— Requirement —
Could you copy every line in the listing below that has the word "counts"?

— Provided records —
════════
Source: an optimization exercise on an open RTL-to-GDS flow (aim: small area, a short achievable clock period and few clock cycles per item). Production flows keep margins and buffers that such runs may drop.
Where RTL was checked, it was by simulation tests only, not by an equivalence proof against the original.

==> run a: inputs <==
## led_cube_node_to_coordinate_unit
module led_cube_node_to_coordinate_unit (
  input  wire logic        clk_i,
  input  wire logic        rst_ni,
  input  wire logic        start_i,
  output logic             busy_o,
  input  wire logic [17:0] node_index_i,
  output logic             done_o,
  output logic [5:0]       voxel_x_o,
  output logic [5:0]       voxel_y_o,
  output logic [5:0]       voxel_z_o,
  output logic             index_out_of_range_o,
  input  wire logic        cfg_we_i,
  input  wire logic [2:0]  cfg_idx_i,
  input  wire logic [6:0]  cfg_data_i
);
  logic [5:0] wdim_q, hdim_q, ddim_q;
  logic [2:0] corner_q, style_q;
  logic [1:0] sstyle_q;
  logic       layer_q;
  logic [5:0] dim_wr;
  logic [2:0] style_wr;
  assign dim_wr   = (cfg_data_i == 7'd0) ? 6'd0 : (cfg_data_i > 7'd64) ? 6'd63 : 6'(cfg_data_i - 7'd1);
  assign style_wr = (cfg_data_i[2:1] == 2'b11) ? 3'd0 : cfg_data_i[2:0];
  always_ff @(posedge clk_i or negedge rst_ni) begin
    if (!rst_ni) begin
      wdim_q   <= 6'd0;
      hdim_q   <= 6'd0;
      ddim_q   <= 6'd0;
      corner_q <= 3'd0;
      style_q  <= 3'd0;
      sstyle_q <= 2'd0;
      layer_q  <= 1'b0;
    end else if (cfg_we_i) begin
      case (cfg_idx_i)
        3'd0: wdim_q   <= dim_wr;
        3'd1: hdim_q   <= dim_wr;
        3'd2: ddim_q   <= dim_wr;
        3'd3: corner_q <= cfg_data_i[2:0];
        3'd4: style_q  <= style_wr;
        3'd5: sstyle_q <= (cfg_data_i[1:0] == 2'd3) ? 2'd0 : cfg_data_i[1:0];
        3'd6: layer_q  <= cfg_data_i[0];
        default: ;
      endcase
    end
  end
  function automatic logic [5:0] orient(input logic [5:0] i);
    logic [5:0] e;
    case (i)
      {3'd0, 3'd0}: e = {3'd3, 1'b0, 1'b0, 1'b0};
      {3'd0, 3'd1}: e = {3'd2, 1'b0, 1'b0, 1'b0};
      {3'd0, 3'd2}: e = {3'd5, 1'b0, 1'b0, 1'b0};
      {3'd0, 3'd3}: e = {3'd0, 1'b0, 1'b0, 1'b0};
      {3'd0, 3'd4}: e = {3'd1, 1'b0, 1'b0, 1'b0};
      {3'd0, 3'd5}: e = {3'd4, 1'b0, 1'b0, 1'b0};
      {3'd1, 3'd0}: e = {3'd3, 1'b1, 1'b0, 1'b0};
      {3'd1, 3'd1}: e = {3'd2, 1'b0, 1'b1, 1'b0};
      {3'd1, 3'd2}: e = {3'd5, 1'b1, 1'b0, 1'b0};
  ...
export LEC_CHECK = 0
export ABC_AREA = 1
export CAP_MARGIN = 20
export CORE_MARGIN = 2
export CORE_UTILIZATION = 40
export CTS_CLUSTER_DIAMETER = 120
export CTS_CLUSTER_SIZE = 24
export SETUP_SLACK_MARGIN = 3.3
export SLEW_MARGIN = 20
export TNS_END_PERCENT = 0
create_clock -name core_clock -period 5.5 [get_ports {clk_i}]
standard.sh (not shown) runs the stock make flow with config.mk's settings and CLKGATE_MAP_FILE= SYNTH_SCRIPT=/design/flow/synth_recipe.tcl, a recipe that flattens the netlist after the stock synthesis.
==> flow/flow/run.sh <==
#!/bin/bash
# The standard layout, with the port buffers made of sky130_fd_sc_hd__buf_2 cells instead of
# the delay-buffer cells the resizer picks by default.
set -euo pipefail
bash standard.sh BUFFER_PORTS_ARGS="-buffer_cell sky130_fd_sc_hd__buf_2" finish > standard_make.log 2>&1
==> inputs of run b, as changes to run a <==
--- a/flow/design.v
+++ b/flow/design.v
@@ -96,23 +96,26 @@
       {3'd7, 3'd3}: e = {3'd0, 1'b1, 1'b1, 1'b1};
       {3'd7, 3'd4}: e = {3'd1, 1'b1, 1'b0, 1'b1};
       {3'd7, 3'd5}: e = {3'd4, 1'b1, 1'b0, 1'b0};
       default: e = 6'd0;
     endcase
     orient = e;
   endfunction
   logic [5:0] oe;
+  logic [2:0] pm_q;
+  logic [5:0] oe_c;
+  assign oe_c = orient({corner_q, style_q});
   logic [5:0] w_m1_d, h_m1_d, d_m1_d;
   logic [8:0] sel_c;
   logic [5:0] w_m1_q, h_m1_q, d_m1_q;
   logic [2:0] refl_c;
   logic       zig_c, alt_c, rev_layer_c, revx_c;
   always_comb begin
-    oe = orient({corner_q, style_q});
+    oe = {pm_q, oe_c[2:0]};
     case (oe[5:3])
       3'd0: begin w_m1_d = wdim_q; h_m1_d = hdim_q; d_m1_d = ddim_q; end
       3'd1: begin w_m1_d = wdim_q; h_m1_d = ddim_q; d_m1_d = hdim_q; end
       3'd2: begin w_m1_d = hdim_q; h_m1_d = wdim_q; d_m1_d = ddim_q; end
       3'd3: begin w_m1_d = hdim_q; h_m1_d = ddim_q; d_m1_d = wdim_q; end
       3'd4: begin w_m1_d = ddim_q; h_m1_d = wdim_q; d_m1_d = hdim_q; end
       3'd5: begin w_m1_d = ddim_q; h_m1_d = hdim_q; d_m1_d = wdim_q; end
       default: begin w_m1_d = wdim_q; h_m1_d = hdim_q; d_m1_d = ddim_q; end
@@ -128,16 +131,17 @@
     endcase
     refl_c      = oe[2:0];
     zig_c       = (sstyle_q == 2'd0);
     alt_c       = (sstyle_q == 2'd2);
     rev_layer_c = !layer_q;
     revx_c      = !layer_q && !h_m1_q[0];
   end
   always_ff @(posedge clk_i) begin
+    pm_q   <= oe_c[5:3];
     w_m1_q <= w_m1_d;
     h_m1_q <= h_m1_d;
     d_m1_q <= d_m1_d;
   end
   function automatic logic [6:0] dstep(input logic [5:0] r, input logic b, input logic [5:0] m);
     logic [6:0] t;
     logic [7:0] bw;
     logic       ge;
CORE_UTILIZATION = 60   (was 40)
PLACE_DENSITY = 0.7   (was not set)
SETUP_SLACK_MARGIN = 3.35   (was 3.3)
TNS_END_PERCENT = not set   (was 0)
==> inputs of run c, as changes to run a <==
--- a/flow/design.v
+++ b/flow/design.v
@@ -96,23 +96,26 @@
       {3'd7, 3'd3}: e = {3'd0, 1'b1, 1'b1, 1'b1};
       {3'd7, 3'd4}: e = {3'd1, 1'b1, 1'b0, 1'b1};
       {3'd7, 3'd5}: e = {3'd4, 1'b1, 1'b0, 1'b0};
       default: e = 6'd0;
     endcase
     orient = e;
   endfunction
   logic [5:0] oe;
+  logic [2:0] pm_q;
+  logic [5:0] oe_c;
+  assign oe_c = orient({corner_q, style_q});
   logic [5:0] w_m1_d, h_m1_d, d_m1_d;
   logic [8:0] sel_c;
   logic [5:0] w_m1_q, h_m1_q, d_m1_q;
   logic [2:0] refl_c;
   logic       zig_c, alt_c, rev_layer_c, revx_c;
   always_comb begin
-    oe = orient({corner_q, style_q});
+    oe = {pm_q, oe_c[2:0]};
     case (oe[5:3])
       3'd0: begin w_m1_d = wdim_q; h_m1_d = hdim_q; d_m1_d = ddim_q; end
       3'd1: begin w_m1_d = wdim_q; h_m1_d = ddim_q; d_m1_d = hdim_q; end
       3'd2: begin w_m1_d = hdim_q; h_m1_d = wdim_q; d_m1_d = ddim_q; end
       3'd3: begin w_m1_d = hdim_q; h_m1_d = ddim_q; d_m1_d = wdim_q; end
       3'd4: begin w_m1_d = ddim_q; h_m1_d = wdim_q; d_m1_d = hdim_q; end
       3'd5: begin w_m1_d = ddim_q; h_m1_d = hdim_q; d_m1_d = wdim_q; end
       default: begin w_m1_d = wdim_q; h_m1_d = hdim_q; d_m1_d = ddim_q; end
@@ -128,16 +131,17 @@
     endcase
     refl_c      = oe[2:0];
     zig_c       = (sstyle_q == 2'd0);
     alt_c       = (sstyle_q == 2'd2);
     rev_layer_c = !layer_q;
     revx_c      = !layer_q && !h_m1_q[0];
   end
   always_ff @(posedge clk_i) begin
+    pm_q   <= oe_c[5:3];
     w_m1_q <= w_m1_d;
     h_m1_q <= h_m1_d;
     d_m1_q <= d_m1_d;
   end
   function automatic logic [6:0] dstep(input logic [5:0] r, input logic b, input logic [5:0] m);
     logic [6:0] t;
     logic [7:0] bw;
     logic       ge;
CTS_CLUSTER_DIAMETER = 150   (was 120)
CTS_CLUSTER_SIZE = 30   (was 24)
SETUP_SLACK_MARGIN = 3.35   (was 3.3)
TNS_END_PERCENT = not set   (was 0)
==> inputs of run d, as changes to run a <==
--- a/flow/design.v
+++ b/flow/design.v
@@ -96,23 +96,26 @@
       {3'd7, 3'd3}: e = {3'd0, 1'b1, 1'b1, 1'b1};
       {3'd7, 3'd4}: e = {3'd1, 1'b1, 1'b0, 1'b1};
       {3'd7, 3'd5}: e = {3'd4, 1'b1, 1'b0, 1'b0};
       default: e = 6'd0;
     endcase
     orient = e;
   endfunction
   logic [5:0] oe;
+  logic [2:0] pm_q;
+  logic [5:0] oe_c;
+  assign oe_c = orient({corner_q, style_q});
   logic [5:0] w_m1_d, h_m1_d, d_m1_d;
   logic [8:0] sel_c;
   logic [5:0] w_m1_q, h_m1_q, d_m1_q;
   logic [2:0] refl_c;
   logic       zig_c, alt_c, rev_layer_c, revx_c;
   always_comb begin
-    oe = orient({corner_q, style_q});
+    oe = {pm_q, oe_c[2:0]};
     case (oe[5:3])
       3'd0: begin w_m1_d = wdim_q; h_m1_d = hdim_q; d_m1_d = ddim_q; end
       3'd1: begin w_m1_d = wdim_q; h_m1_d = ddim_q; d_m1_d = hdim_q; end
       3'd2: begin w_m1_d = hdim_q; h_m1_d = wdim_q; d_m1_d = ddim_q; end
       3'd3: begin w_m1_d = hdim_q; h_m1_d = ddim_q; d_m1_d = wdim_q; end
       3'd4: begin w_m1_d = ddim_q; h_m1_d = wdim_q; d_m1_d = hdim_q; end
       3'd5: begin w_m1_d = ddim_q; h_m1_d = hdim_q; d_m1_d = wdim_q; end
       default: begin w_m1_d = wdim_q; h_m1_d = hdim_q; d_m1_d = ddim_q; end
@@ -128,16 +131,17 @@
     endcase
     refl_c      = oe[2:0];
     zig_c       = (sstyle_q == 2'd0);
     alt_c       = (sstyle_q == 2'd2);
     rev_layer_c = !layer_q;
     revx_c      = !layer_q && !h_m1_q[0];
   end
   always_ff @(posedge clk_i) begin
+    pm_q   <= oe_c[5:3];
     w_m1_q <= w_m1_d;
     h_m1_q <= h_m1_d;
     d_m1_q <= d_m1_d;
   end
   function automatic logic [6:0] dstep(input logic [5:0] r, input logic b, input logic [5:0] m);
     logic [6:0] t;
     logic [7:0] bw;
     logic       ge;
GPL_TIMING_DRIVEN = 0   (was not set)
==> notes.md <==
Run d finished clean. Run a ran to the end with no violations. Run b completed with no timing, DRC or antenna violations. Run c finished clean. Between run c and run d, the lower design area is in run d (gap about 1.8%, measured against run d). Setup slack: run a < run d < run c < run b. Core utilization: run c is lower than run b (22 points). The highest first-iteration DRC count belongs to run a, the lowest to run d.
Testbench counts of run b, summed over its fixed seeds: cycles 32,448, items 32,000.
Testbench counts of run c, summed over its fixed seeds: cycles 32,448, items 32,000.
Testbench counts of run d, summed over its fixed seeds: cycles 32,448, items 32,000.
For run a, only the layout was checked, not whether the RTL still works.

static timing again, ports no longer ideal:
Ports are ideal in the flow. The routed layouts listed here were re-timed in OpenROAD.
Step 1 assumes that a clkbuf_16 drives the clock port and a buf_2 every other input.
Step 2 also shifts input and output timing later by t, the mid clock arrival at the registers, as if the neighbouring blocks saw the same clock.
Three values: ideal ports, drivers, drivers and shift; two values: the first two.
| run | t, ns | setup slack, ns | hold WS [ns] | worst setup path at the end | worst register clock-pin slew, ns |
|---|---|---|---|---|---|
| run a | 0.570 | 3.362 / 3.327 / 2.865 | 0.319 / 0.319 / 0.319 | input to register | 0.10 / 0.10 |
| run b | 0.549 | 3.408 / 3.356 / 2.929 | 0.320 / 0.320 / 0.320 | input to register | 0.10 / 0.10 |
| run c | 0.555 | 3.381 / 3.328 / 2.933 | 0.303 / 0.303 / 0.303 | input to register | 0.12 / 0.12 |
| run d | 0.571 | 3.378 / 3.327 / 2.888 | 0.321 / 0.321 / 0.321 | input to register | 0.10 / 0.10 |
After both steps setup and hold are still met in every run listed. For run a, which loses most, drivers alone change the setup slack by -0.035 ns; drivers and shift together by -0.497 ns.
════════
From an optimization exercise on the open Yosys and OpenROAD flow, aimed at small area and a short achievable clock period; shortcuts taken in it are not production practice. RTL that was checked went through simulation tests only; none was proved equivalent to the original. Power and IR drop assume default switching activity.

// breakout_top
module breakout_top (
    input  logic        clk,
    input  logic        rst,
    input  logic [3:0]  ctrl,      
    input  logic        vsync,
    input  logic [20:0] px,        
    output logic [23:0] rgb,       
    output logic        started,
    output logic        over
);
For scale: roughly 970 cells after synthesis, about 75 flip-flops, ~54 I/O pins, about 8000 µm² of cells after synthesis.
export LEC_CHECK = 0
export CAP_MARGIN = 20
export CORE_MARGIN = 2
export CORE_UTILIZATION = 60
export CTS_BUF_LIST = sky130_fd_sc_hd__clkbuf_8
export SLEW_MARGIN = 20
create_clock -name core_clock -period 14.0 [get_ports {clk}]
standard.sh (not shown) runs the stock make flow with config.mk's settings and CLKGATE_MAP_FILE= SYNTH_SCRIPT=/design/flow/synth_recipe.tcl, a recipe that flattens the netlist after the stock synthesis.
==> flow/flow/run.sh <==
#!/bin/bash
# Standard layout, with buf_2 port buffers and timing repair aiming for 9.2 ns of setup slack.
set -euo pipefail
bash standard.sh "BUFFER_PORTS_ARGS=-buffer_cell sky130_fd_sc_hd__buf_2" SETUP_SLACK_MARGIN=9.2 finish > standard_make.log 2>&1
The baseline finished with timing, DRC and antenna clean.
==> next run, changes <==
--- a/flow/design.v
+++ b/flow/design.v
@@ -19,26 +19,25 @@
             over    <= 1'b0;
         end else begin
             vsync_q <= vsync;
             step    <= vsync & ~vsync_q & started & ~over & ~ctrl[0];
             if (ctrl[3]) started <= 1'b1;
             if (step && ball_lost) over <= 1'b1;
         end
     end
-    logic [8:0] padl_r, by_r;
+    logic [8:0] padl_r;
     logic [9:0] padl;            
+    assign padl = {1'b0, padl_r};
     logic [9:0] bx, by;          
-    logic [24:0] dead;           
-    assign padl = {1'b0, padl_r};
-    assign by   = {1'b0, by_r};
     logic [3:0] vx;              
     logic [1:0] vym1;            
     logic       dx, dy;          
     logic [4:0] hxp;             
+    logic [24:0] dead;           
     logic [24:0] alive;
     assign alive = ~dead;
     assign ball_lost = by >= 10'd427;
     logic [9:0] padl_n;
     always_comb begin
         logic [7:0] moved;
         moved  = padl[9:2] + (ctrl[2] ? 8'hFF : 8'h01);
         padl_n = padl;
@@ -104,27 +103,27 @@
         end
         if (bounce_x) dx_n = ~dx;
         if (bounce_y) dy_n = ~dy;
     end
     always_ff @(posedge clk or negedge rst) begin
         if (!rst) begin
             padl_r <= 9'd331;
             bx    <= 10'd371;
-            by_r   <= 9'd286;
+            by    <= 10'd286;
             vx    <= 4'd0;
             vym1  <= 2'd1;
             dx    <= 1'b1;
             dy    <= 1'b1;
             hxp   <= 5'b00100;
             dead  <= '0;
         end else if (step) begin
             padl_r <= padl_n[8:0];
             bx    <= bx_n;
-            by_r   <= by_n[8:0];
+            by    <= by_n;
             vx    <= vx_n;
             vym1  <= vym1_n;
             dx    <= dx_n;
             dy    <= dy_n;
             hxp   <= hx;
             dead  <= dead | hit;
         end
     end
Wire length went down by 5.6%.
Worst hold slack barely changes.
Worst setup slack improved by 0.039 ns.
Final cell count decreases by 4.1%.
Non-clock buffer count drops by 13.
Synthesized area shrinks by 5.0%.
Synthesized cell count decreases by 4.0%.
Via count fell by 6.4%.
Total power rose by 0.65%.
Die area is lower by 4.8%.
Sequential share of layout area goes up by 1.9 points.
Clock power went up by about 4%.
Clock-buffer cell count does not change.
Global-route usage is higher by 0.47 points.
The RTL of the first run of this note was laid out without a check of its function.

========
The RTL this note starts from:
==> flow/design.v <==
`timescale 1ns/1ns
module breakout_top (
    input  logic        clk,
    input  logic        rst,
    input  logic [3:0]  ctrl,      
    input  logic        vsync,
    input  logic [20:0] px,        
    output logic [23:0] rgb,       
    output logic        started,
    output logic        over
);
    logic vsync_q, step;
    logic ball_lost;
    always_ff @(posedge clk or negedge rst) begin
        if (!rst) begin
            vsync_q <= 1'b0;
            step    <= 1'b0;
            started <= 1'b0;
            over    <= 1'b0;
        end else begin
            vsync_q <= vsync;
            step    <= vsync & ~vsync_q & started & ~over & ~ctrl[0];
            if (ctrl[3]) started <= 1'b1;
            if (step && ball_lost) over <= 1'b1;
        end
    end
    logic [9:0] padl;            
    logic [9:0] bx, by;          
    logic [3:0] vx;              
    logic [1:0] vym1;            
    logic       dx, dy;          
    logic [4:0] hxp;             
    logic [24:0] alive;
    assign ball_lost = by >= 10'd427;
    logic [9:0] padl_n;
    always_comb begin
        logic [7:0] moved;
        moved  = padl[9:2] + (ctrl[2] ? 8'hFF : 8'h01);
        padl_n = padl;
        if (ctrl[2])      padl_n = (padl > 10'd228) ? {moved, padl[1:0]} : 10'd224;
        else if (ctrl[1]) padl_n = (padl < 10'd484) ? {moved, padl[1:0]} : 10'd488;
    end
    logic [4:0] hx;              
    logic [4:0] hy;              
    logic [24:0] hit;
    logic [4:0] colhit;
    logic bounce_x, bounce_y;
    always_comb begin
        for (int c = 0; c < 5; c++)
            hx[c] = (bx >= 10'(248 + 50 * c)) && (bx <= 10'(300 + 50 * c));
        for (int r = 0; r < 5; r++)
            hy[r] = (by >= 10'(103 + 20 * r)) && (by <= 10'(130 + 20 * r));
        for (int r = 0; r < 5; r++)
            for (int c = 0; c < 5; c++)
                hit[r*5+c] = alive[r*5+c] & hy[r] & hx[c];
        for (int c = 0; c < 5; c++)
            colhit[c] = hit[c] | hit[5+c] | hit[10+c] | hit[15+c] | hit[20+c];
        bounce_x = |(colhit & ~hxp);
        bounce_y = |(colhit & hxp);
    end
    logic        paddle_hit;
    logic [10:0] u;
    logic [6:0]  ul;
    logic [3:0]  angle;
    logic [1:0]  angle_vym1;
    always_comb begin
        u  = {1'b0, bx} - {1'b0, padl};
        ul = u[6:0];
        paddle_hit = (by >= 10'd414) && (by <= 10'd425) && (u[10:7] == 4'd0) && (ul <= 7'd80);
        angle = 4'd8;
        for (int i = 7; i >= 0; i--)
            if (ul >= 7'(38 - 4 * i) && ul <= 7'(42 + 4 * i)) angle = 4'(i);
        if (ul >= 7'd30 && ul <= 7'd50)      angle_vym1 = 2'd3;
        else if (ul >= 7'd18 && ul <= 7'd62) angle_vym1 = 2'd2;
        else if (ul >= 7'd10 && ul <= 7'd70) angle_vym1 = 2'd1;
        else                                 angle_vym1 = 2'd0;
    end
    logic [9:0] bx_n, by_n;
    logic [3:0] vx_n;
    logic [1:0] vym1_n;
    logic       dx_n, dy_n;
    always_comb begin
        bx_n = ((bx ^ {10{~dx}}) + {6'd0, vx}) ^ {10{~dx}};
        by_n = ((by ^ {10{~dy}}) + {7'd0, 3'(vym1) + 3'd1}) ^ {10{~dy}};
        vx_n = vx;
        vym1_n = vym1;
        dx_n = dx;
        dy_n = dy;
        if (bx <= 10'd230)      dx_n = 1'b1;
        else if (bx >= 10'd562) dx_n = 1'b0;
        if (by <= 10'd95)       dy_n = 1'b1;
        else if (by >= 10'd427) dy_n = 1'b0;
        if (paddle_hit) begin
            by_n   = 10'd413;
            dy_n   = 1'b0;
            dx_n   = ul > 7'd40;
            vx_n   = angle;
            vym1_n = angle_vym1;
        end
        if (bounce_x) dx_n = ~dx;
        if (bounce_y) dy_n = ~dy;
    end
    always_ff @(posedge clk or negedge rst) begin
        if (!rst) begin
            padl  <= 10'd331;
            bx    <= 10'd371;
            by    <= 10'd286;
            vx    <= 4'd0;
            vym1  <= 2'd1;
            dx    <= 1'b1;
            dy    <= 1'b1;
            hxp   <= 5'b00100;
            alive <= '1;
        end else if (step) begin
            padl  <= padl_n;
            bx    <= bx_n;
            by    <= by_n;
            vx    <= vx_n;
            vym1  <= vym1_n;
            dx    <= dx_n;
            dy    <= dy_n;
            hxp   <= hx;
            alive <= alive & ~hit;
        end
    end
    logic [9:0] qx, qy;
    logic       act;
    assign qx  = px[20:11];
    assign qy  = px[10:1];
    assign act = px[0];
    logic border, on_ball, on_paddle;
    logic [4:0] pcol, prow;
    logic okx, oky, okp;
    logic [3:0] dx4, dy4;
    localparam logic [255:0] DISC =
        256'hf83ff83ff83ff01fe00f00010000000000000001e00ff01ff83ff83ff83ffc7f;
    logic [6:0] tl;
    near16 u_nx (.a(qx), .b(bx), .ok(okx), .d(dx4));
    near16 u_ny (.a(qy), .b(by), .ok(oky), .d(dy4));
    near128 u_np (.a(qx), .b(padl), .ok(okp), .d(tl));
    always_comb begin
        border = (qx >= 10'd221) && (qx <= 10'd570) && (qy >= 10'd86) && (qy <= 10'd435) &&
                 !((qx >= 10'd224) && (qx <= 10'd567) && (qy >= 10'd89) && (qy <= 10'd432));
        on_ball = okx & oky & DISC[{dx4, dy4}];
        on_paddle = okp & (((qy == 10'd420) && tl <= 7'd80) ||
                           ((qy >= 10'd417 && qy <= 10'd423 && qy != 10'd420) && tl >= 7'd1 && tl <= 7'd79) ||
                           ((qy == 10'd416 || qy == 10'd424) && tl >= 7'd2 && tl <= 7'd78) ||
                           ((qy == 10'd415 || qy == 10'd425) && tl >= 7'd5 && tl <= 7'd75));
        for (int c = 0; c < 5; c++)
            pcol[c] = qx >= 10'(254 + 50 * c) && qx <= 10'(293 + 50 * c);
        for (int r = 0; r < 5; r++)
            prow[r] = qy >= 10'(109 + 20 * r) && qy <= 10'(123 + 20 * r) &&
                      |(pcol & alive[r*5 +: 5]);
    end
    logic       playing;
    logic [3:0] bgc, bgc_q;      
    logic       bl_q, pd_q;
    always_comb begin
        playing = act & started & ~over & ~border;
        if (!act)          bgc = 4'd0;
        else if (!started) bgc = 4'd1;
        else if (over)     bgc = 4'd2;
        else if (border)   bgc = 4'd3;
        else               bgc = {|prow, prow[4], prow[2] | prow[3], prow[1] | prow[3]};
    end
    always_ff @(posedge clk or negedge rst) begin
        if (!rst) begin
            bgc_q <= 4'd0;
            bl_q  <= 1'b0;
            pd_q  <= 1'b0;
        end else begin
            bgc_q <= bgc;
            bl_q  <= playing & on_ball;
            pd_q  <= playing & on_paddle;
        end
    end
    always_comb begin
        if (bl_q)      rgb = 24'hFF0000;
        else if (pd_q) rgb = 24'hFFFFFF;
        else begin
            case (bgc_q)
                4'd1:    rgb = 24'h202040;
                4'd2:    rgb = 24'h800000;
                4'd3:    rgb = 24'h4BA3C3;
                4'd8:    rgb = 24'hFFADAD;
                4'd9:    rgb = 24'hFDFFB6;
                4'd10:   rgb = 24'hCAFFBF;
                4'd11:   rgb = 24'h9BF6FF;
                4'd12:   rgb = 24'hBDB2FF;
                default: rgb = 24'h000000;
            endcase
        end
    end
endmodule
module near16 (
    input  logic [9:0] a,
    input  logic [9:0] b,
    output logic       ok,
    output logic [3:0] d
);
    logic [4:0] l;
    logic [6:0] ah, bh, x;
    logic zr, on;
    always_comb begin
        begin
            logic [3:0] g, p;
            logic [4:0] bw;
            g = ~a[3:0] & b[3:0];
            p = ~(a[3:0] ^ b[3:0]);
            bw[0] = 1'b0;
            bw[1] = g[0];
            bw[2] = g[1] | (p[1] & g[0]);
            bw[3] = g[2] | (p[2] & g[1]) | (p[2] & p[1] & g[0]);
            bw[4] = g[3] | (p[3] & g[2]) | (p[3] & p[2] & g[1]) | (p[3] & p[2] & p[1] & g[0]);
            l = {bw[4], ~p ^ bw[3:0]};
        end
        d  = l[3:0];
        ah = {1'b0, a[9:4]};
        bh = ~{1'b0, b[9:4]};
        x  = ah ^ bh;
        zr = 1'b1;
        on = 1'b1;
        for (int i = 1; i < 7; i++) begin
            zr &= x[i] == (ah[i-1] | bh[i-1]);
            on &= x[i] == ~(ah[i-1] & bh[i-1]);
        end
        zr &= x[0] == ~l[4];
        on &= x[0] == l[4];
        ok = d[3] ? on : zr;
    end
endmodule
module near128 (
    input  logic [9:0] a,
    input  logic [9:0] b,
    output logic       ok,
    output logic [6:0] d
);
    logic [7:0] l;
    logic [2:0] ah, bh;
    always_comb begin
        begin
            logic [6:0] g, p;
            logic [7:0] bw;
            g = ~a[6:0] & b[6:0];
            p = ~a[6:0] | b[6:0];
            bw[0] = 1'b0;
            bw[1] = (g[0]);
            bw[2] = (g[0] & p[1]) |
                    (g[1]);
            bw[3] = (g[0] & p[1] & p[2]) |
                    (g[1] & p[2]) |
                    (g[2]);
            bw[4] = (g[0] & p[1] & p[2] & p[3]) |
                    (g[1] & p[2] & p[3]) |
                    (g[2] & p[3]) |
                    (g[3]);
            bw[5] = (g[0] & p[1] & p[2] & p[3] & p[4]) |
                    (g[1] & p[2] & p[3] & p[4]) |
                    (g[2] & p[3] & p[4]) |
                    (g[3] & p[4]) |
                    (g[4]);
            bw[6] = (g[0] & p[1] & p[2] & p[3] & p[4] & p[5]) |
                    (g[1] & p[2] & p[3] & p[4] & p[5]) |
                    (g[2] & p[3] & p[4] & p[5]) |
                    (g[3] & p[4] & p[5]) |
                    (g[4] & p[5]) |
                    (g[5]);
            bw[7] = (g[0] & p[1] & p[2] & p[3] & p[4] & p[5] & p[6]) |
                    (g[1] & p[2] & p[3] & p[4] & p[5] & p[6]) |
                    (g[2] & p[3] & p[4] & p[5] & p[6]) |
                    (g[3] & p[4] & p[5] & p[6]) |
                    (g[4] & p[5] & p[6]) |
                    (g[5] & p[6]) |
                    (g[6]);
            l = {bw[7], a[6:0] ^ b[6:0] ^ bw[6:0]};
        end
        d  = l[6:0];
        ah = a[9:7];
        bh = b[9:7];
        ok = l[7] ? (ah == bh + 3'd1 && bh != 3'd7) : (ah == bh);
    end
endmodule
════════
— Solution to this exercise —
Testbench counts of run b, summed over its fixed seeds: cycles 32,448, items 32,000.
Testbench counts of run c, summed over its fixed seeds: cycles 32,448, items 32,000.
Testbench counts of run d, summed over its fixed seeds: cycles 32,448, items 32,000.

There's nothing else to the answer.